File: src/rtl/dma_pack_pkg.sv
// Package: shared size encodings, FSM states and helpers for the
// width-converting transfer engine. Assumes a 64-bit staging word.
package dma_pack_pkg;

    localparam int LANE_BYTES = 8;
    localparam int LANE_W     = LANE_BYTES * 8;

    typedef enum logic [1:0] {
        ESZ_8  = 2'd0,
        ESZ_16 = 2'd1,
        ESZ_32 = 2'd2,
        ESZ_64 = 2'd3
    } esize_e;

    typedef enum logic [1:0] {
        ST_IDLE  = 2'd0,
        ST_READ  = 2'd1,
        ST_WRITE = 2'd2
    } eng_state_e;

    // Byte count of a size code.
    function automatic logic [3:0] esize_bytes(input logic [1:0] code);
        return 4'd1 << code;
    endfunction

    // Data mask covering the low bytes of a size code.
    function automatic logic [LANE_W-1:0] esize_mask(input logic [1:0] code);
        case (code)
            2'd0:    return 64'h0000_0000_0000_00FF;
            2'd1:    return 64'h0000_0000_0000_FFFF;
            2'd2:    return 64'h0000_0000_FFFF_FFFF;
            default: return 64'hFFFF_FFFF_FFFF_FFFF;
        endcase
    endfunction

endpackage

File: src/rtl/dma_addr_gen.sv
// Address stepper: loads a base address, adds a sign-extended stride on
// each step, and flags when the current address is not aligned to the
// access size given. Assumes IDX_W < ADDR_W.
module dma_addr_gen #(
    parameter int ADDR_W = 32,
    parameter int IDX_W  = 16
) (
    input  logic              clk,
    input  logic              rst_n,
    input  logic              load,
    input  logic [ADDR_W-1:0] base,
    input  logic              step,
    input  logic [IDX_W-1:0]  delta,
    input  logic [1:0]        acc_size,
    output logic [ADDR_W-1:0] addr,
    output logic              misaligned
);

    localparam int EXT_W = ADDR_W - IDX_W;

    logic [ADDR_W-1:0] delta_ext;

    // Sign-extend the stride to the address width.
    assign delta_ext = {{EXT_W{delta[IDX_W-1]}}, delta};

    // Address register: load on start, advance on each completed access.
    always_ff @(posedge clk) begin
        if (!rst_n)    addr <= '0;
        else if (load) addr <= base;
        else if (step) addr <= addr + delta_ext;
    end

    // Alignment check of the current address against the access size.
    always_comb begin
        case (acc_size)
            2'd0:    misaligned = 1'b0;
            2'd1:    misaligned = addr[0];
            2'd2:    misaligned = |addr[1:0];
            default: misaligned = |addr[2:0];
        endcase
    end

endmodule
━━━
→ **Problem**
Type out again, exactly as written, the lines from the beginning of the material through the one containing "bytes of a size code.".

→ **Exercise result**
File: src/rtl/dma_pack_pkg.sv
// Package: shared size encodings, FSM states and helpers for the
// width-converting transfer engine. Assumes a 64-bit staging word.
package dma_pack_pkg;

    localparam int LANE_BYTES = 8;
    localparam int LANE_W     = LANE_BYTES * 8;

    typedef enum logic [1:0] {
        ESZ_8  = 2'd0,
        ESZ_16 = 2'd1,
        ESZ_32 = 2'd2,
        ESZ_64 = 2'd3
    } esize_e;

    typedef enum logic [1:0] {
        ST_IDLE  = 2'd0,
        ST_READ  = 2'd1,
        ST_WRITE = 2'd2
    } eng_state_e;

    // Byte count of a size code.
    function automatic logic [3:0] esize_bytes(input logic [1:0] code);
        return 4'd1 << code;
    endfunction

    // Data mask covering the low bytes of a size code.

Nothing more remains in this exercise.